The development and widespread implementation of Unicode have been critical in supporting the diverse range of languages and symbols used around the world, thereby enabling truly global communication. As technology continues to evolve, particularly in web technology, the role of Unicode remains central in the ongoing efforts towards enhancing internationalization and localization in digital environments.
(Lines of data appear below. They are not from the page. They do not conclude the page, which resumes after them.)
## src/hdl/video_pkg.sv

```systemverilog
package video_pkg;

	// video memory word address: bit 14 = screen page, 13..0 = offset in page
	typedef logic [14:0] vram_addr_t;
	typedef logic [15:0] vram_data_t; // one memory word, left byte in 15..8

	typedef logic [1:0] vmode_t; // display mode code
	typedef logic [5:0] rgb_t;   // rr gg bb
	typedef logic [7:0] line_t;  // active line 0..191

	// 0 = two words per 16 pixels, 1 = four words
	typedef logic fetch_bw_t;

	// mode codes, p16c is any code with bit 1 set
	localparam vmode_t MODE_ZX         = 2'd0;
	localparam vmode_t MODE_MULTICOLOR = 2'd1;
	localparam vmode_t MODE_P16C       = 2'd2;

	// raster constants in pixel cycles
	localparam int START_FETCH = 36; // line start to first fetch
	localparam int PIX_START   = 52; // line start to first visible pixel
	localparam int H_ACTIVE    = 256;
	localparam int V_ACTIVE    = 192;
	localparam int WORD_PIXELS = 16; // pixels per fetch group

endpackage

```

## src/hdl/raster_timer.sv

```systemverilog
`timescale 1ns/1ps

module raster_timer #(
	parameter int H_TOTAL = 448,
	parameter int V_TOTAL = 320,
	parameter int V_START = 64
)(
	input  logic clk,
	input  logic rst,
	output logic cend,        // pixel enable, every second clock
	output logic line_start,
	output logic vpix,        // active line window
	output logic frame_start
);

	localparam int HW = $clog2(H_TOTAL);
	localparam int VW = $clog2(V_TOTAL);

	logic [HW-1:0] hcnt; // pixel cycle within line
	logic [VW-1:0] vcnt; // line within frame

	// clock divider
	always_ff @(posedge clk)
	begin
		if (rst)
			cend <= 1'b0;
		else
			cend <= ~cend;
	end

	// horizontal count, only moves on pixel cycles
	always_ff @(posedge clk)
	begin
		if (rst)
			hcnt <= '0;
		else if (cend)
		begin
			if (hcnt == HW'(H_TOTAL - 1))
				hcnt <= '0; // wrap to next line
			else
				hcnt <= hcnt + 1'b1;
		end
	end

	// vertical count, steps at the end of each line
	always_ff @(posedge clk)
	begin
		if (rst)
			vcnt <= '0;
		else if (cend && hcnt == HW'(H_TOTAL - 1))
		begin
			if (vcnt == VW'(V_TOTAL - 1))
				vcnt <= '0;
			else
				vcnt <= vcnt + 1'b1;
		end
	end

	assign line_start  = cend & (hcnt == '0);  // first pixel cycle of a line
	assign frame_start = line_start & (vcnt == '0);

	// vcnt already holds the new line at line_start
	// compared as integers so the window end may exceed vcnt's range
	assign vpix = (int'(vcnt) >= V_START) && (int'(vcnt) < V_START + video_pkg::V_ACTIVE);

endmodule

```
This foundational standard not only facilitates compatibility across different systems and platforms but also ensures that digital communications, especially on the web, remain inclusive and accessible to all users, regardless of language. By standardizing character representation across the internet and software applications, Unicode plays a pivotal role in the seamless global exchange of information.